§ **Exercise**
Wherever the line with "length (um) |" sits in the listing below, transcribe from it up to and including the line with "met5 | 0 | - | 0 |", exactly, and leave the remaining lines out.

§ **Given information**
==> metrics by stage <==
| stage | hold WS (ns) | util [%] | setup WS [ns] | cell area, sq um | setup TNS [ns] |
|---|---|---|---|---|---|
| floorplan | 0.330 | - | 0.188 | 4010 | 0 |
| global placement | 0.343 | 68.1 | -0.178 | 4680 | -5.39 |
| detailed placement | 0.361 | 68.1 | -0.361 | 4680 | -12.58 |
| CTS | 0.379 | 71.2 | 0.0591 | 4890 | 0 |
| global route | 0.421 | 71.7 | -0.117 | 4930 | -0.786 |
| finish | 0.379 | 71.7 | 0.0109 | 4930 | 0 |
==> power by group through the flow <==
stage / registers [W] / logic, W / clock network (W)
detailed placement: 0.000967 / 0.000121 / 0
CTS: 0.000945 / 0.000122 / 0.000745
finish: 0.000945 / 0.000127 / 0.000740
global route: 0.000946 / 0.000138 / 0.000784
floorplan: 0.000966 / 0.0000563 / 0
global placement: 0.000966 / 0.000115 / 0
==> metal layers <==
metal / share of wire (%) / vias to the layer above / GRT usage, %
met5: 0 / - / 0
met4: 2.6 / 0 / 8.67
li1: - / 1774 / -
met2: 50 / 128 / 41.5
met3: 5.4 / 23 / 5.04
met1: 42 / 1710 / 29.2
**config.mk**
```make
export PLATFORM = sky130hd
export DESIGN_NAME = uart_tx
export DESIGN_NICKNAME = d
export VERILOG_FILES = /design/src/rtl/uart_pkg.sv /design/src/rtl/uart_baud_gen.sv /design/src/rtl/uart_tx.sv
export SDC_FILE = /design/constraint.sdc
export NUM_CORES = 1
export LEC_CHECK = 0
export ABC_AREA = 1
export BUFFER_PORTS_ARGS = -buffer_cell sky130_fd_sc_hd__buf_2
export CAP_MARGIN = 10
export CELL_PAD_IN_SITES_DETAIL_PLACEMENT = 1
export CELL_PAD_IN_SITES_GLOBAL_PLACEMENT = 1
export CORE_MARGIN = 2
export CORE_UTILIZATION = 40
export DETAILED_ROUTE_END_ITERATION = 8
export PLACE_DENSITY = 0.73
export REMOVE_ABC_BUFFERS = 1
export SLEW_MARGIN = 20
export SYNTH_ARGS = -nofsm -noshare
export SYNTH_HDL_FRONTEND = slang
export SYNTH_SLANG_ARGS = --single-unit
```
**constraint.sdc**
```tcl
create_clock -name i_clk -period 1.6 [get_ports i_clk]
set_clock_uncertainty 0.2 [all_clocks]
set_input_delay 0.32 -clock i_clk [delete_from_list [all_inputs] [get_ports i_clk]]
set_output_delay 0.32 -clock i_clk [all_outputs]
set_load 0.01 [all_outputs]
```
...
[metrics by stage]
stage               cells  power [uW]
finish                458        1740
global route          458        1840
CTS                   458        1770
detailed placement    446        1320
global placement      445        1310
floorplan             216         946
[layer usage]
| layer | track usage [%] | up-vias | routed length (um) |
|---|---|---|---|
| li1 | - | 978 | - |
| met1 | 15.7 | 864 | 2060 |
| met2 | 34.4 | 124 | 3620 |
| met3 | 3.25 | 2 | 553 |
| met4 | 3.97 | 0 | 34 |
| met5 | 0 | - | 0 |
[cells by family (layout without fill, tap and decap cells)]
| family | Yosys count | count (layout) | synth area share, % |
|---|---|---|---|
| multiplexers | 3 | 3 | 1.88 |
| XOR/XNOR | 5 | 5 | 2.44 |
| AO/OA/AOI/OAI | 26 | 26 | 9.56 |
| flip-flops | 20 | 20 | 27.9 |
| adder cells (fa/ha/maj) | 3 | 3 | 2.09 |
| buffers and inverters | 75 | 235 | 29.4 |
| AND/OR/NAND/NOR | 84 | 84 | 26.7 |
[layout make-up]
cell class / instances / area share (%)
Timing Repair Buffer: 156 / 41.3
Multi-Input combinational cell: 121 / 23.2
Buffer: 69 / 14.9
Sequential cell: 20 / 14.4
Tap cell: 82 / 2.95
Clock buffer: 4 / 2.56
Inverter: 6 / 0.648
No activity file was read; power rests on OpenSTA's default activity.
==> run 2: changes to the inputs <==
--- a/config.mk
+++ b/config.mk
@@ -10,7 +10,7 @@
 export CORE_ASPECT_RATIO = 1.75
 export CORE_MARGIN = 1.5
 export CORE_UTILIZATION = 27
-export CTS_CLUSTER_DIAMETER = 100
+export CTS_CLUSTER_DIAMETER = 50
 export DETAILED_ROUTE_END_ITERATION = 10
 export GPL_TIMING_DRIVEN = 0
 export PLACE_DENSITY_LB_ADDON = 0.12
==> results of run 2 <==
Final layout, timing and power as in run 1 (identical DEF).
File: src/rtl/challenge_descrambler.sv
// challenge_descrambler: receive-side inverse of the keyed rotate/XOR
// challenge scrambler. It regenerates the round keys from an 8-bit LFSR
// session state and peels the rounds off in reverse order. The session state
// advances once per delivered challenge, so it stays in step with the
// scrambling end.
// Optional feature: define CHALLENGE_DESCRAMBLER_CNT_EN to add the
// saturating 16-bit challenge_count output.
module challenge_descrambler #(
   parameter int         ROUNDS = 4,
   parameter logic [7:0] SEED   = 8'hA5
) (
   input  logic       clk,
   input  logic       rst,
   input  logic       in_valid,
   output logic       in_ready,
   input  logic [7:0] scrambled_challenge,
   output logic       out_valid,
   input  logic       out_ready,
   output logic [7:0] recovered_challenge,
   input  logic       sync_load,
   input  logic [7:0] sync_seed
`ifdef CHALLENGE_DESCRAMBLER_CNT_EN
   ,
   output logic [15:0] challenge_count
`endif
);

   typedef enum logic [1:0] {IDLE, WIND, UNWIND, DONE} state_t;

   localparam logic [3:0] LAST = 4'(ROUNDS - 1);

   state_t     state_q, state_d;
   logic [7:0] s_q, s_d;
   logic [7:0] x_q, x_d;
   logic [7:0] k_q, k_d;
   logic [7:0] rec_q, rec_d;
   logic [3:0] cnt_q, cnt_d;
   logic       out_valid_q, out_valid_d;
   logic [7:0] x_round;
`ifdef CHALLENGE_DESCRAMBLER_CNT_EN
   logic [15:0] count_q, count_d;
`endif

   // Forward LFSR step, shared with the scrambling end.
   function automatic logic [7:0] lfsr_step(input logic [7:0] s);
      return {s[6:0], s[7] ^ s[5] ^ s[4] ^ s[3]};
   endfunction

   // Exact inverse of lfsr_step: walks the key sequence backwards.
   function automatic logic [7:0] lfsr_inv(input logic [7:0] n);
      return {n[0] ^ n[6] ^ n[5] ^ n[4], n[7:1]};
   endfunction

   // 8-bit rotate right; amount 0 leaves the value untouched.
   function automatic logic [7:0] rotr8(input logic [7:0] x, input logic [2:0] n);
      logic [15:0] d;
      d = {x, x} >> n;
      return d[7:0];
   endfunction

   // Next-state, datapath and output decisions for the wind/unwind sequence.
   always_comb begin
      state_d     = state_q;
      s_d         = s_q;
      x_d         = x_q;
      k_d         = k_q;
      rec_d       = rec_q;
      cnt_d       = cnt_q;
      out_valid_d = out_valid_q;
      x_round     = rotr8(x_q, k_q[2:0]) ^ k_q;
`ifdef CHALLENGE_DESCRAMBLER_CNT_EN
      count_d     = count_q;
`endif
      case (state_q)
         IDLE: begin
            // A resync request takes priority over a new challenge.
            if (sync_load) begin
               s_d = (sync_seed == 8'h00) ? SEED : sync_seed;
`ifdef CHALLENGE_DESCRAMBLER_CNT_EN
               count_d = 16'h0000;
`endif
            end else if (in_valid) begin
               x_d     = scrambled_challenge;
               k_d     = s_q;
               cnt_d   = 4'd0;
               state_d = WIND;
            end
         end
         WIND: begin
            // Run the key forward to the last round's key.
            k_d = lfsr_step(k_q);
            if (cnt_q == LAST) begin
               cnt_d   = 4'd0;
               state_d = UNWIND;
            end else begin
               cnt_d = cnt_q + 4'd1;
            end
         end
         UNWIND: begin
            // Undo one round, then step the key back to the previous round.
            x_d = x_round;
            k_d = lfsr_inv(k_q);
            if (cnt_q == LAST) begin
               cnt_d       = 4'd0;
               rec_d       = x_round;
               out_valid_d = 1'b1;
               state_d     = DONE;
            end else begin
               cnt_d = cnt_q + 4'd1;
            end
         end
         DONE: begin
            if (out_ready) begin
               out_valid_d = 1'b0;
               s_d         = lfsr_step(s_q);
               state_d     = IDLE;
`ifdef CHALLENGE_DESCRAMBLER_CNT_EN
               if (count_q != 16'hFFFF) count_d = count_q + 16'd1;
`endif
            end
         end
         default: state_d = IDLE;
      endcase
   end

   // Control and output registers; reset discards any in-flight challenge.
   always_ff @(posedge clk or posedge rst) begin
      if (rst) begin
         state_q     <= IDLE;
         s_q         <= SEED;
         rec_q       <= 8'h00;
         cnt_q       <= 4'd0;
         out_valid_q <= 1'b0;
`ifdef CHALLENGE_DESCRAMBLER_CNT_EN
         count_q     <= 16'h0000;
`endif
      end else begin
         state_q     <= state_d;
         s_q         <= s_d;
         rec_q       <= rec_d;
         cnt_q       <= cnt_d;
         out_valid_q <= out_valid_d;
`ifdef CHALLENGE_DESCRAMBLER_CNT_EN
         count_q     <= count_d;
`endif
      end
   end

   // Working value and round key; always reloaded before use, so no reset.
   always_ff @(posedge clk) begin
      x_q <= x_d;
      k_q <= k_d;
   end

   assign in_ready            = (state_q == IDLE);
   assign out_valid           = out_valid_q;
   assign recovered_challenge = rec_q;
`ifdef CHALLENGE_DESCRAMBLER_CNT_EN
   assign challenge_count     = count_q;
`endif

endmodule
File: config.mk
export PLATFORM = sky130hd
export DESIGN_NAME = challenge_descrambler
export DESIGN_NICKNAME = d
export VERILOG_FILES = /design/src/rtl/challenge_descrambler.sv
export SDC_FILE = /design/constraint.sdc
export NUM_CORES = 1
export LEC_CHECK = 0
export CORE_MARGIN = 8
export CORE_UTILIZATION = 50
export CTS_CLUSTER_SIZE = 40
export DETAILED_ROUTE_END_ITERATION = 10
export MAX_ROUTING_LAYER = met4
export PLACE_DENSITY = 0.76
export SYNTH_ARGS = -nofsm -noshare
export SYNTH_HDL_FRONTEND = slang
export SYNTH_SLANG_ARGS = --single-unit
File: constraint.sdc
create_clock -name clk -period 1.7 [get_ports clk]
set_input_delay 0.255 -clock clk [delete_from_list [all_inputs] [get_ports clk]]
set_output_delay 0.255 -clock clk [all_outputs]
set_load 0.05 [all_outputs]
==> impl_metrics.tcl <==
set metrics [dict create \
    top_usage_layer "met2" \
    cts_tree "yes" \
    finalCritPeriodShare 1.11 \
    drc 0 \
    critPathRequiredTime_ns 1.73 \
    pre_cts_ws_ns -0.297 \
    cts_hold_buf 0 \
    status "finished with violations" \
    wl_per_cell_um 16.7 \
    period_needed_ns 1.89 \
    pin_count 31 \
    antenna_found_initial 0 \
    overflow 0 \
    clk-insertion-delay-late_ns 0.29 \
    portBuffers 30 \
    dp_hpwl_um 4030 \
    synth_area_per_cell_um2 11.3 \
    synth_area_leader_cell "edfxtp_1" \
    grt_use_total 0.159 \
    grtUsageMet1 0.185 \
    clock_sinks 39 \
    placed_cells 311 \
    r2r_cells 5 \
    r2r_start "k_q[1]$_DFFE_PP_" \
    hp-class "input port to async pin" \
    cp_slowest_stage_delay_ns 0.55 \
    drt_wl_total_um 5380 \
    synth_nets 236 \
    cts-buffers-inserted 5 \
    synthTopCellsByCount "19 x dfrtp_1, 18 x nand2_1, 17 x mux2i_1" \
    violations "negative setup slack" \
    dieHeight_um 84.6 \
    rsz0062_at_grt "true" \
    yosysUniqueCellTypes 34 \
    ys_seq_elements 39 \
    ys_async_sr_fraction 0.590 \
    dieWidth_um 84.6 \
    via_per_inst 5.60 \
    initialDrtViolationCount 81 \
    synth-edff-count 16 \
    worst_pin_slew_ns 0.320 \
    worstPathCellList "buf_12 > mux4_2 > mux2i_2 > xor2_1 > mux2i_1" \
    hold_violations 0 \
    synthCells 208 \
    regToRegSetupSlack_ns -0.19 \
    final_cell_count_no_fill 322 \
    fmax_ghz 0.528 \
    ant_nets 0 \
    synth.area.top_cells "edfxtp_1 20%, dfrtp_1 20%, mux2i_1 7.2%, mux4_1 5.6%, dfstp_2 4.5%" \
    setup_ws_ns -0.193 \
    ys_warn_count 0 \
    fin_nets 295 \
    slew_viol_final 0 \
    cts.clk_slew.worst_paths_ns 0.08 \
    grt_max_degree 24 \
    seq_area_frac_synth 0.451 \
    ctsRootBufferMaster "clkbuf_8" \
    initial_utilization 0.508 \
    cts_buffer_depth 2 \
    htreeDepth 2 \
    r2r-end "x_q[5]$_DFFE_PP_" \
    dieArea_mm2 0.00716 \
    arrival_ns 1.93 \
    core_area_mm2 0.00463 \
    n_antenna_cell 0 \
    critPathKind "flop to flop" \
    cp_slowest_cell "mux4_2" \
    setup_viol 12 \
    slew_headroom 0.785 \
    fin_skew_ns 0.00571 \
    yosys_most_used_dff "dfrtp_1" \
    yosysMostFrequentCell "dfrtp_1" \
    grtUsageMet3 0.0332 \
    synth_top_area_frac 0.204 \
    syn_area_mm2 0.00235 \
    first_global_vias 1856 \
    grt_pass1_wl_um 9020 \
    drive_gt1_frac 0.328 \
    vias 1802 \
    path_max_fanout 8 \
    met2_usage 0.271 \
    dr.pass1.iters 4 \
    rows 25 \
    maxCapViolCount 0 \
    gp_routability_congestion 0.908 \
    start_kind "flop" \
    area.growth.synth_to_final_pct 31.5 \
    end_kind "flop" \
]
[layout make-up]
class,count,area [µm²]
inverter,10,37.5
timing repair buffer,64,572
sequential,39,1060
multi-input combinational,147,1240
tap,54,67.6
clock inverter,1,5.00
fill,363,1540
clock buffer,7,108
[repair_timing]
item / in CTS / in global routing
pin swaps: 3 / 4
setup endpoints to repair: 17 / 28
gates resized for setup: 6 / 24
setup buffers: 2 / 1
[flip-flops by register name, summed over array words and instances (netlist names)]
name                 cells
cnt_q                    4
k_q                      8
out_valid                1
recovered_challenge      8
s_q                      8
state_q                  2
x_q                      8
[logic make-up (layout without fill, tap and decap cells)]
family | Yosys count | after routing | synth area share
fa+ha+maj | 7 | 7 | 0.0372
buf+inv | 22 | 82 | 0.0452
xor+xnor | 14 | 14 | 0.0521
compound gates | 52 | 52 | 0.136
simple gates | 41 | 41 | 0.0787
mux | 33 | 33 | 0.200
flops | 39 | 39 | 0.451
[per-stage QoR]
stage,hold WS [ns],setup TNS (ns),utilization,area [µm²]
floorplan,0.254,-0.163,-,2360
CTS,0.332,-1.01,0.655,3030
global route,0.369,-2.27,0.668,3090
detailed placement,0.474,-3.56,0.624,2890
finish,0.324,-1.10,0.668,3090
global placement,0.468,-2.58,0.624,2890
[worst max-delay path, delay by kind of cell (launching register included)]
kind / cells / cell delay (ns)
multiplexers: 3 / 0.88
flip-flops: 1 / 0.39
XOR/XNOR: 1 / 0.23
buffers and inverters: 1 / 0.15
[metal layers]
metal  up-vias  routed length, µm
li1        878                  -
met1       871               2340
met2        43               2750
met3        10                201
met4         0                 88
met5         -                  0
...
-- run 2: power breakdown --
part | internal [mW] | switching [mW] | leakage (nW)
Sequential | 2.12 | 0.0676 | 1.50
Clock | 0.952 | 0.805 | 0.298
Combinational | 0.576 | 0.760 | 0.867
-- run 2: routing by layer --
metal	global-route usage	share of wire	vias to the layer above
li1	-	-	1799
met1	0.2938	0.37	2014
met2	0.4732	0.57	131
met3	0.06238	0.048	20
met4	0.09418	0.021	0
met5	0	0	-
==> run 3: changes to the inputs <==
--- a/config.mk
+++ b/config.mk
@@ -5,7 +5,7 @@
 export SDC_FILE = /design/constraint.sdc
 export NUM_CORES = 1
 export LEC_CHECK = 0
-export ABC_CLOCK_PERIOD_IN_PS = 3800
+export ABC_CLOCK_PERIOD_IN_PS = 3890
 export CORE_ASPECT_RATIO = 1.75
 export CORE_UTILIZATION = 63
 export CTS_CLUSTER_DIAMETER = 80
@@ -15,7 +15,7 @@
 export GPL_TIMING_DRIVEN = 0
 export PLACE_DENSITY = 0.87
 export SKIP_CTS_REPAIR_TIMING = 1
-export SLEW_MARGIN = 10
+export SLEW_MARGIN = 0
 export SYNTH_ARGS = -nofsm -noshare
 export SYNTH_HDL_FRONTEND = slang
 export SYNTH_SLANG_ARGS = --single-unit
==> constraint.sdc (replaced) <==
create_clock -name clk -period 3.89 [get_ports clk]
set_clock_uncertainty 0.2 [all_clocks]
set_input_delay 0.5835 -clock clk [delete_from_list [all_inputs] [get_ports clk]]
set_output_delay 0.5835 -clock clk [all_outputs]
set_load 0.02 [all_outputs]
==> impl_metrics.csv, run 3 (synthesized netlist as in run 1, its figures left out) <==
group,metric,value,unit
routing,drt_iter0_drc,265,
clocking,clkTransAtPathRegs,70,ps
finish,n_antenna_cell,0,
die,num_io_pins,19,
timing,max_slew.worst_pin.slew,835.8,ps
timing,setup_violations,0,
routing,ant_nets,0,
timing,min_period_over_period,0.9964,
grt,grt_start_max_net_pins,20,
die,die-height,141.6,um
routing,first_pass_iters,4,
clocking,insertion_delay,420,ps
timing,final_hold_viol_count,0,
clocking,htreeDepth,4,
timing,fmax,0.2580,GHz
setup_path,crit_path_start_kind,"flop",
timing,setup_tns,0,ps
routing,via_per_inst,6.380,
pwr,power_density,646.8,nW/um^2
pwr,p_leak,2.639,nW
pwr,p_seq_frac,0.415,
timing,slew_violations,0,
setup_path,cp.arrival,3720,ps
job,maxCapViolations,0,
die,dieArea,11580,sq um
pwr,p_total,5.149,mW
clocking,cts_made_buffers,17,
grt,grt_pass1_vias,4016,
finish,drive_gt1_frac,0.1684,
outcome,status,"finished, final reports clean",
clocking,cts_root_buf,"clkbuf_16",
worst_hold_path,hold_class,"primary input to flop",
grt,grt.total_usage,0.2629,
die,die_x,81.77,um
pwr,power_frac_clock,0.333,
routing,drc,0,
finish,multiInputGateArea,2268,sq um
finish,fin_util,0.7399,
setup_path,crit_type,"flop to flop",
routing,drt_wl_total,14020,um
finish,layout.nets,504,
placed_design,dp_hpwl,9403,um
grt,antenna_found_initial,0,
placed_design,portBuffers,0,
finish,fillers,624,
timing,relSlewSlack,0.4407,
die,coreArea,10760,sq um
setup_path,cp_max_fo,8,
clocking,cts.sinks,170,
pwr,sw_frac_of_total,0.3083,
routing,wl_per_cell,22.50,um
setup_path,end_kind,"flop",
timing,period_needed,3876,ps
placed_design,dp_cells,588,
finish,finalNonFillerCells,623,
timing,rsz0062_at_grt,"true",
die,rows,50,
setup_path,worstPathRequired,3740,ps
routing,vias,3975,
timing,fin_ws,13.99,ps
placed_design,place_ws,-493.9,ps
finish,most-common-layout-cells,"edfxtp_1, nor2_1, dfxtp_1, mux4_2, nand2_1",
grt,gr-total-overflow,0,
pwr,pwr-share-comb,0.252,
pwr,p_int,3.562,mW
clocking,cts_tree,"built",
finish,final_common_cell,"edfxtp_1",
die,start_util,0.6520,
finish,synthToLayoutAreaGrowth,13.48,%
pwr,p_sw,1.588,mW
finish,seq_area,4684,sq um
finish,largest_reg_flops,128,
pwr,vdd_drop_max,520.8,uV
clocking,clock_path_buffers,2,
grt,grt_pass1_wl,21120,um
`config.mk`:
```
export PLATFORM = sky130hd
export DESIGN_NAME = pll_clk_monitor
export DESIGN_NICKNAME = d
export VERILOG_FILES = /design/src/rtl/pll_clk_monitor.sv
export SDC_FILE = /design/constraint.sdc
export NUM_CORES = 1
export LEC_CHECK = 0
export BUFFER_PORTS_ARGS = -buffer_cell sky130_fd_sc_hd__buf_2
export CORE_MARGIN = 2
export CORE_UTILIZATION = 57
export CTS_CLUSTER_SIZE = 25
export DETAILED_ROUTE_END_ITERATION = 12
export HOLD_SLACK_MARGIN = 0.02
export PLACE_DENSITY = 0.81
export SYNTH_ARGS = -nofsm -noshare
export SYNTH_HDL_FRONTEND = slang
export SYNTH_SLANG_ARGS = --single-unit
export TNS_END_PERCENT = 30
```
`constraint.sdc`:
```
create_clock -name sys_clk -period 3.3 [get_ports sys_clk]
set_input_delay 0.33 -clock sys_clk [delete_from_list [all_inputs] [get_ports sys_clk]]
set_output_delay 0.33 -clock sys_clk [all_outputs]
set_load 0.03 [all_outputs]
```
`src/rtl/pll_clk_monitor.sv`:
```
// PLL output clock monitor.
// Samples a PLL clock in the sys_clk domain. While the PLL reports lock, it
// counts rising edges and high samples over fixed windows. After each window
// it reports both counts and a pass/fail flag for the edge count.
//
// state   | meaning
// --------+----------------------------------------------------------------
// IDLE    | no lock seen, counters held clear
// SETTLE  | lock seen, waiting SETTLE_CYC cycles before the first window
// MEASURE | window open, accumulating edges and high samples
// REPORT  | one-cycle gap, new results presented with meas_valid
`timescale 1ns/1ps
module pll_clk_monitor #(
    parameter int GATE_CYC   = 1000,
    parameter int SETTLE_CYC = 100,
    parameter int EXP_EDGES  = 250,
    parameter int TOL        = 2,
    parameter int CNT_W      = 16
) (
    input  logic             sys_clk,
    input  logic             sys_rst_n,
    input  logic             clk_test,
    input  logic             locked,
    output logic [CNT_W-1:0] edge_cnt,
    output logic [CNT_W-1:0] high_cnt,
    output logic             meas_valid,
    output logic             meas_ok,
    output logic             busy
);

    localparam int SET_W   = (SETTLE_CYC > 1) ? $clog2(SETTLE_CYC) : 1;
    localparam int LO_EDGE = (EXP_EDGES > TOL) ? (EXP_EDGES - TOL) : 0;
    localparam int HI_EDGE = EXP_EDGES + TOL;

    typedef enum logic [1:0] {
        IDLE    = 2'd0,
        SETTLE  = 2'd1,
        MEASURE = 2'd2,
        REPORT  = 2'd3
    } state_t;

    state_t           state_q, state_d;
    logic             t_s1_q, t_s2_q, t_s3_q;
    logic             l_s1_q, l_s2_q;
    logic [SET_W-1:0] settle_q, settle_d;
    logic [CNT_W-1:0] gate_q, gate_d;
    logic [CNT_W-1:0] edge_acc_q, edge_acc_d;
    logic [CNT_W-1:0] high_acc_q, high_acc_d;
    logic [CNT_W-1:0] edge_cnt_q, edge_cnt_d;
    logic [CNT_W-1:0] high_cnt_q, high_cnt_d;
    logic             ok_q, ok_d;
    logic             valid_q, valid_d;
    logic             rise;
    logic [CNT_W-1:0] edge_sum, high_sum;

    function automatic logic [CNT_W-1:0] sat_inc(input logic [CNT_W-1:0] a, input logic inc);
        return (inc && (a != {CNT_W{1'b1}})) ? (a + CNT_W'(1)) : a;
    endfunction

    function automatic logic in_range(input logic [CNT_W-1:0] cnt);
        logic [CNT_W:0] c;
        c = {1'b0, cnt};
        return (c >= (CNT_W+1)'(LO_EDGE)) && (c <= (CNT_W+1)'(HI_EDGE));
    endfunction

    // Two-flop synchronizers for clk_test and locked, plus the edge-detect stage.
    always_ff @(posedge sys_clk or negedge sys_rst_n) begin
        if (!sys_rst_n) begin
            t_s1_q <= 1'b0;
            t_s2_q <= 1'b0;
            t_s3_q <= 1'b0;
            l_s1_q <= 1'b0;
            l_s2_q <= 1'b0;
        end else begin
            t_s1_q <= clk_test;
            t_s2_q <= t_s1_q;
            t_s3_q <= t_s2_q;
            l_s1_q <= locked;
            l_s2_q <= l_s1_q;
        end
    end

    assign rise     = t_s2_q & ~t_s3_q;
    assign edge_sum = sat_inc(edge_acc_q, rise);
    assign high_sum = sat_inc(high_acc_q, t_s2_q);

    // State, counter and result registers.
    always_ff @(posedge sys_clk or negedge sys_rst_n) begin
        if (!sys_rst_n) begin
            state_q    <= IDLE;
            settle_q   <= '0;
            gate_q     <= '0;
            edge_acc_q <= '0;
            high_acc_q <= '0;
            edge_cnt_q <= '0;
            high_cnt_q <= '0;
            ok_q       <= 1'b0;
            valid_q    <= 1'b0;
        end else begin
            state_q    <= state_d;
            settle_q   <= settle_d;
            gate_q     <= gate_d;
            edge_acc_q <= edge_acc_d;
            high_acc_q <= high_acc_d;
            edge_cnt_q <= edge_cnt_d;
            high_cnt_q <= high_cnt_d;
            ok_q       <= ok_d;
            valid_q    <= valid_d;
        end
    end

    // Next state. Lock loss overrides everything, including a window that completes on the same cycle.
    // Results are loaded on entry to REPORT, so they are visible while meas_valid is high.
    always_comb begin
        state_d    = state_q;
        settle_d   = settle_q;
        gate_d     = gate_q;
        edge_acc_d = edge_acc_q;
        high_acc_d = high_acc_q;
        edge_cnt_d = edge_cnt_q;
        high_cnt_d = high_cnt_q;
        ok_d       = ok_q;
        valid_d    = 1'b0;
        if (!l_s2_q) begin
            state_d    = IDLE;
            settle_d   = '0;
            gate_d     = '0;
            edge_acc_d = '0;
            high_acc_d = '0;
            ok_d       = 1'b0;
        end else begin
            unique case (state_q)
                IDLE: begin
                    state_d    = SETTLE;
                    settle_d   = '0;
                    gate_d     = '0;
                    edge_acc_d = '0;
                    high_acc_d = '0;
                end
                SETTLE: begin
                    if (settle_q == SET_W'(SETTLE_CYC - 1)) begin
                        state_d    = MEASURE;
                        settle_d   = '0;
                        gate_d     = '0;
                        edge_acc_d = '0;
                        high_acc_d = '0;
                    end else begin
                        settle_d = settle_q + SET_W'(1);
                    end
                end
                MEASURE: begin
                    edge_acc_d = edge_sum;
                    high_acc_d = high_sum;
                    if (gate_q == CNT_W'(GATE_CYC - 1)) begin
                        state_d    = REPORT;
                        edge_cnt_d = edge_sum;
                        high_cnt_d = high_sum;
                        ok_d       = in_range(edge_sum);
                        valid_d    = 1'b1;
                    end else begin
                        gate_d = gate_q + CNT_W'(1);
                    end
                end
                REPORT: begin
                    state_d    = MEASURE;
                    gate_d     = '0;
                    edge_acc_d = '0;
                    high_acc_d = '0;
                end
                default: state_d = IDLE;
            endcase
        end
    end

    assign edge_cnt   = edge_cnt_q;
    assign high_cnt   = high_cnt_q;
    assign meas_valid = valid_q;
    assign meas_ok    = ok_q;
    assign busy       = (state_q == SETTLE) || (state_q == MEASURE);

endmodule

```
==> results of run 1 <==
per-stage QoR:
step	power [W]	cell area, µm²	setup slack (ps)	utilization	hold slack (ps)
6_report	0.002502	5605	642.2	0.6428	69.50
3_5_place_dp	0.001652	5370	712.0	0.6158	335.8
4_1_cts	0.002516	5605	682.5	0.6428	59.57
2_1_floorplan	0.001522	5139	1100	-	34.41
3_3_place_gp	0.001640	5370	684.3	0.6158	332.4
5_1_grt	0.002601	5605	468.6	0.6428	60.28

§ **Response to this exercise**
| layer | track usage [%] | up-vias | routed length (um) |
|---|---|---|---|
| li1 | - | 978 | - |
| met1 | 15.7 | 864 | 2060 |
| met2 | 34.4 | 124 | 3620 |
| met3 | 3.25 | 2 | 553 |
| met4 | 3.97 | 0 | 34 |
| met5 | 0 | - | 0 |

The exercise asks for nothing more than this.